Some lines in the entries contain the word "through". Copy all of them.

-------- SUPPLIED MATERIAL

File: src/rtl/pcxt_pkg.sv
// Shared definitions for the PC/XT glue logic
// Channel and sample widths, display mode encoding,
// splash and LED timing constants, luminance weight tables

`default_nettype none

package pcxt_pkg;

	////////////////////////////////////////////////////////////
	// Widths
	////////////////////////////////////////////////////////////

	localparam int COLOR_W  = 6;
	// Output channel is the colour value padded with two zero bits
	localparam int VGA_W    = 8;
	localparam int ASPECT_W = 13;
	localparam int OPL_W    = 16;
	localparam int TANDY_W  = 8;
	// One bit of headroom over the output
	localparam int MIX_W    = 17;
	localparam int AUDIO_W  = 16;

	// Video filter selection
	typedef enum logic [1:0] {
		DISP_COLOR = 2'd0,
		DISP_GREEN = 2'd1,
		DISP_AMBER = 2'd2,
		DISP_MONO  = 2'd3
	} display_mode_t;

	////////////////////////////////////////////////////////////
	// Timing
	////////////////////////////////////////////////////////////

	localparam int unsigned SPLASH_SECONDS      = 5;
	// One second at 50 MHz
	localparam int unsigned SPLASH_TICKS_DEFAULT = 50_000_000;
	localparam int unsigned LED_HOLD_DEFAULT     = 4_500_000;

	// Counter widths sized for the default values
	localparam int SPLASH_CNT_W = $clog2(SPLASH_TICKS_DEFAULT);
	localparam int SPLASH_SEC_W = $clog2(SPLASH_SECONDS + 1);
	localparam int LED_CNT_W    = $clog2(LED_HOLD_DEFAULT + 1);

	////////////////////////////////////////////////////////////
	// Luminance weights
	////////////////////////////////////////////////////////////

	localparam int WEIGHT_ENTRIES = 1 << COLOR_W;

	typedef logic [WEIGHT_ENTRIES-1:0][COLOR_W-1:0] weight_table_t;

	// Entry x is (x * factor + 128) / 256, fraction dropped
	function automatic weight_table_t build_weights(input int unsigned factor);
		weight_table_t tbl;
		tbl = '0;
		for (int i = 0; i < WEIGHT_ENTRIES; i++) begin
			tbl[i] = COLOR_W'((i * factor + 128) / 256);
		end
		return tbl;
	endfunction

	// Factors approximate 0.2126, 0.7152 and 0.0722 in 1/256 steps
	localparam weight_table_t RED_WEIGHT   = build_weights(54);
	localparam weight_table_t GREEN_WEIGHT = build_weights(183);
	localparam weight_table_t BLUE_WEIGHT  = build_weights(18);

endpackage

`default_nettype wire

File: src/rtl/video_if.sv
// Video pixel bundle
// One RGB pixel with syncs and data enable, one per clock
// Source and sink views

`timescale 1ns/10ps
`default_nettype none

interface video_if;

	import pcxt_pkg::*;

	// Colour channels
	logic [COLOR_W-1:0] r;
	logic [COLOR_W-1:0] g;
	logic [COLOR_W-1:0] b;

	// Sync pulses and active area
	logic               hs;
	logic               vs;
	logic               de;

	// Producer side
	modport source (output r, g, b, hs, vs, de);

	// Consumer side
	modport sink (input r, g, b, hs, vs, de);

endinterface

`default_nettype wire

File: src/rtl/core_control.sv
// Core control
// Splash hold timer and core reset
// Display mode and HDMI aspect ratio decode

`timescale 1ns/10ps
`default_nettype none

module core_control #(
	parameter int unsigned splash_ticks = pcxt_pkg::SPLASH_TICKS_DEFAULT
) (
	input  wire logic                            CLK_50M,
	input  wire logic                            reset,
	input  wire logic                            splash_skip,
	input  wire logic [1:0]                      mode_sel,
	input  wire logic [1:0]                      aspect_sel,
	output logic                                 core_reset,
	output pcxt_pkg::display_mode_t              display_mode,
	output logic [pcxt_pkg::ASPECT_W-1:0]        video_arx,
	output logic [pcxt_pkg::ASPECT_W-1:0]        video_ary
);

	import pcxt_pkg::*;

	////////////////////////////////////////////////////////////
	// Splash hold
	////////////////////////////////////////////////////////////

	logic [SPLASH_CNT_W-1:0] tick_cnt;
	logic [SPLASH_SEC_W-1:0] sec_cnt;
	logic                    hold;
	logic                    sec_done;
	logic                    last_sec;

	// End of one second of ticks
	assign sec_done = (tick_cnt == SPLASH_CNT_W'(splash_ticks - 1));
	// Final second about to complete
	assign last_sec = (sec_cnt == SPLASH_SEC_W'(SPLASH_SECONDS - 1));

	always_ff @(posedge CLK_50M) begin
		if (reset) begin
			tick_cnt <= '0;
			sec_cnt  <= '0;
			hold     <= 1'b1;
		end else if (hold) begin
			// Skip level ends the hold at once
			if (splash_skip) begin
				hold <= 1'b0;
			end else if (sec_done) begin
				tick_cnt <= '0;
				sec_cnt  <= sec_cnt + 1'b1;
				// Drop on the edge that completes the last second
				if (last_sec) begin
					hold <= 1'b0;
				end
			end else begin
				tick_cnt <= tick_cnt + 1'b1;
			end
		end
	end

	// Core stays held through reset and the splash time
	assign core_reset = reset | hold;

	// Hold only comes back through reset
	assert property (@(posedge CLK_50M) disable iff (reset) !hold |=> !hold)
		else $error("splash hold set again without reset");

	////////////////////////////////////////////////////////////
	// Mode and aspect decode
	////////////////////////////////////////////////////////////

	assign display_mode = display_mode_t'(mode_sel);

	always_comb begin
		if (aspect_sel == 2'd0) begin
			// Original 4:3
			video_arx = ASPECT_W'(4);
			video_ary = ASPECT_W'(3);
		end else begin
			// Full screen and the two custom ratios
			video_arx = ASPECT_W'(aspect_sel) - ASPECT_W'(1);
			video_ary = '0;
		end
	end

endmodule

`default_nettype wire

File: src/rtl/mono_palette.sv
// Monochrome palette filter
// Colour pass-through or luminance shown as green, amber or grey
// One register stage on pixel, syncs and enable

`timescale 1ns/10ps
`default_nettype none

module mono_palette (
	input  wire logic                    CLK_50M,
	input  wire logic                    reset,
	input  wire pcxt_pkg::display_mode_t display_mode,
	video_if.sink                        pix_in,
	video_if.source                      pix_out
);

	import pcxt_pkg::*;

	////////////////////////////////////////////////////////////
	// Luminance
	////////////////////////////////////////////////////////////

	logic [COLOR_W-1:0] luma;

	// Weighted sum of the three channels
	// Table maxima 13 + 45 + 4 fit in six bits
	assign luma = RED_WEIGHT[pix_in.r] + GREEN_WEIGHT[pix_in.g] + BLUE_WEIGHT[pix_in.b];

	////////////////////////////////////////////////////////////
	// Channel select
	////////////////////////////////////////////////////////////

	logic [COLOR_W-1:0] r_next;
	logic [COLOR_W-1:0] g_next;
	logic [COLOR_W-1:0] b_next;

	always_comb begin
		case (display_mode)
			DISP_GREEN: begin
				r_next = '0;
				g_next = luma;
				b_next = '0;
			end
			DISP_AMBER: begin
				// Amber tint from half green
				r_next = luma;
				g_next = luma >> 1;
				b_next = '0;
			end
			DISP_MONO: begin
				r_next = luma;
				g_next = luma;
				b_next = luma;
			end
			default: begin
				// Colour passes through
				r_next = pix_in.r;
				g_next = pix_in.g;
				b_next = pix_in.b;
			end
		endcase
	end

	////////////////////////////////////////////////////////////
	// Output register
	////////////////////////////////////////////////////////////

	logic [COLOR_W-1:0] r_q;
	logic [COLOR_W-1:0] g_q;
	logic [COLOR_W-1:0] b_q;
	logic               hs_q;
	logic               vs_q;
	logic               de_q;

	always_ff @(posedge CLK_50M) begin
		if (reset) begin
			r_q  <= '0;
			g_q  <= '0;
			b_q  <= '0;
			hs_q <= 1'b0;
			vs_q <= 1'b0;
			de_q <= 1'b0;
		end else begin
			r_q  <= r_next;
			g_q  <= g_next;
			b_q  <= b_next;
			// Syncs delayed to stay aligned with the pixel
			hs_q <= pix_in.hs;
			vs_q <= pix_in.vs;
			de_q <= pix_in.de;
		end
	end

	assign pix_out.r  = r_q;
	assign pix_out.g  = g_q;
	assign pix_out.b  = b_q;
	assign pix_out.hs = hs_q;
	assign pix_out.vs = vs_q;
	assign pix_out.de = de_q;

	// Tinted modes carry no blue
	assert property (@(posedge CLK_50M) disable iff (reset)
		(display_mode inside {DISP_GREEN, DISP_AMBER}) |=> (b_q == '0))
		else $error("blue channel set in green or amber mode");

endmodule

`default_nettype wire

File: src/rtl/audio_mixer.sv
// Audio mixer
// Signed sum of OPL2, PC speaker and Tandy sources
// Registered, halved to the output width

`timescale 1ns/10ps
`default_nettype none

module audio_mixer (
	input  wire logic                                 CLK_50M,
	input  wire logic                                 reset,
	input  wire logic signed [pcxt_pkg::OPL_W-1:0]    opl_sample,
	input  wire logic                                 speaker,
	input  wire logic [pcxt_pkg::TANDY_W-1:0]         tandy_sample,
	output logic [pcxt_pkg::AUDIO_W-1:0]              audio_out
);

	import pcxt_pkg::*;

	logic [MIX_W-1:0] opl_term;
	logic [MIX_W-1:0] spk_term;
	logic [MIX_W-1:0] tandy_term;
	logic [MIX_W-1:0] mix_sum;

	// OPL sign-extended, then times 4
	assign opl_term   = {opl_sample[OPL_W-1], opl_sample} << 2;
	// Speaker bit lands at 32768
	assign spk_term   = {1'b0, speaker, 15'd0};
	// Tandy times 256
	assign tandy_term = {1'b0, tandy_sample, 8'd0};

	// Wraps in MIX_W bits
	assign mix_sum = opl_term + spk_term + tandy_term;

	always_ff @(posedge CLK_50M) begin
		if (reset) begin
			audio_out <= '0;
		end else begin
			audio_out <= mix_sum[MIX_W-1:1];
		end
	end

endmodule

`default_nettype wire

File: src/rtl/activity_led.sv
// Activity LED
// Pulse stretcher, retriggered by every activity pulse

`timescale 1ns/10ps
`default_nettype none

module activity_led #(
	parameter int unsigned hold_cycles = pcxt_pkg::LED_HOLD_DEFAULT
) (
	input  wire logic CLK_50M,
	input  wire logic reset,
	input  wire logic activity,
	output logic      led
);

	import pcxt_pkg::*;

	logic [LED_CNT_W-1:0] hold_cnt;

	always_ff @(posedge CLK_50M) begin
		if (reset) begin
			hold_cnt <= '0;
		end else if (activity) begin
			// Restart the stretch on each pulse
			hold_cnt <= LED_CNT_W'(hold_cycles);
		end else if (hold_cnt != '0) begin
			hold_cnt <= hold_cnt - 1'b1;
		end
	end

	// Lit while counting down
	assign led = (hold_cnt != '0);

	// Idle counter with no pulse keeps the LED dark
	assert property (@(posedge CLK_50M) disable iff (reset)
		(hold_cnt == '0 && !activity) |=> !led)
		else $error("LED lit without activity");

endmodule

`default_nettype wire

File: src/rtl/pcxt_top.sv
// PC/XT glue top level
// Plain ports mapped onto pixel bundles
// Control, palette filter, audio mixer and activity LED

`timescale 1ns/10ps
`default_nettype none

module pcxt_top #(
	parameter int unsigned splash_ticks = pcxt_pkg::SPLASH_TICKS_DEFAULT,
	parameter int unsigned hold_cycles  = pcxt_pkg::LED_HOLD_DEFAULT
) (
	input  wire logic                                CLK_50M,
	input  wire logic                                reset,
	input  wire logic                                splash_skip,
	input  wire logic [1:0]                          mode_sel,
	input  wire logic [1:0]                          aspect_sel,
	input  wire logic [pcxt_pkg::COLOR_W-1:0]        r_in,
	input  wire logic [pcxt_pkg::COLOR_W-1:0]        g_in,
	input  wire logic [pcxt_pkg::COLOR_W-1:0]        b_in,
	input  wire logic                                hs_in,
	input  wire logic                                vs_in,
	input  wire logic                                de_in,
	input  wire logic signed [pcxt_pkg::OPL_W-1:0]   opl_sample,
	input  wire logic                                speaker,
	input  wire logic [pcxt_pkg::TANDY_W-1:0]        tandy_sample,
	input  wire logic                                disk_activity,
	output logic                                     core_reset,
	output logic [pcxt_pkg::VGA_W-1:0]               vga_r,
	output logic [pcxt_pkg::VGA_W-1:0]               vga_g,
	output logic [pcxt_pkg::VGA_W-1:0]               vga_b,
	output logic                                     vga_hs,
	output logic                                     vga_vs,
	output logic                                     vga_de,
	output logic [pcxt_pkg::AUDIO_W-1:0]             audio_l,
	output logic [pcxt_pkg::AUDIO_W-1:0]             audio_r,
	output logic                                     led_user,
	output logic [pcxt_pkg::ASPECT_W-1:0]            video_arx,
	output logic [pcxt_pkg::ASPECT_W-1:0]            video_ary
);

	import pcxt_pkg::*;

	////////////////////////////////////////////////////////////
	// Video path
	////////////////////////////////////////////////////////////

	video_if       vid_in ();
	video_if       vid_out ();
	display_mode_t display_mode;
	logic [AUDIO_W-1:0] audio_mix;

	// Raw pixel from the video source
	assign vid_in.r  = r_in;
	assign vid_in.g  = g_in;
	assign vid_in.b  = b_in;
	assign vid_in.hs = hs_in;
	assign vid_in.vs = vs_in;
	assign vid_in.de = de_in;

	// 6-bit channels padded to the 8-bit VGA outputs
	assign vga_r  = {vid_out.r, {(VGA_W - COLOR_W){1'b0}}};
	assign vga_g  = {vid_out.g, {(VGA_W - COLOR_W){1'b0}}};
	assign vga_b  = {vid_out.b, {(VGA_W - COLOR_W){1'b0}}};
	assign vga_hs = vid_out.hs;
	assign vga_vs = vid_out.vs;
	assign vga_de = vid_out.de;

	core_control #(.splash_ticks(splash_ticks)) u_core_control (
		.CLK_50M      (CLK_50M),
		.reset        (reset),
		.splash_skip  (splash_skip),
		.mode_sel     (mode_sel),
		.aspect_sel   (aspect_sel),
		.core_reset   (core_reset),
		.display_mode (display_mode),
		.video_arx    (video_arx),
		.video_ary    (video_ary)
	);

	mono_palette u_mono_palette (
		.CLK_50M      (CLK_50M),
		.reset        (reset),
		.display_mode (display_mode),
		.pix_in       (vid_in.sink),
		.pix_out      (vid_out.source)
	);

	////////////////////////////////////////////////////////////
	// Audio and LED
	////////////////////////////////////////////////////////////

	audio_mixer u_audio_mixer (
		.CLK_50M      (CLK_50M),
		.reset        (reset),
		.opl_sample   (opl_sample),
		.speaker      (speaker),
		.tandy_sample (tandy_sample),
		.audio_out    (audio_mix)
	);

	// Mono mix on both channels
	assign audio_l = audio_mix;
	assign audio_r = audio_mix;

	activity_led #(.hold_cycles(hold_cycles)) u_activity_led (
		.CLK_50M  (CLK_50M),
		.reset    (reset),
		.activity (disk_activity),
		.led      (led_user)
	);

endmodule

`default_nettype wire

----------------

SOLUTION TO THE PROBLEM.
	// Core stays held through reset and the splash time
	// Hold only comes back through reset
// Colour pass-through or luminance shown as green, amber or grey
				// Colour passes through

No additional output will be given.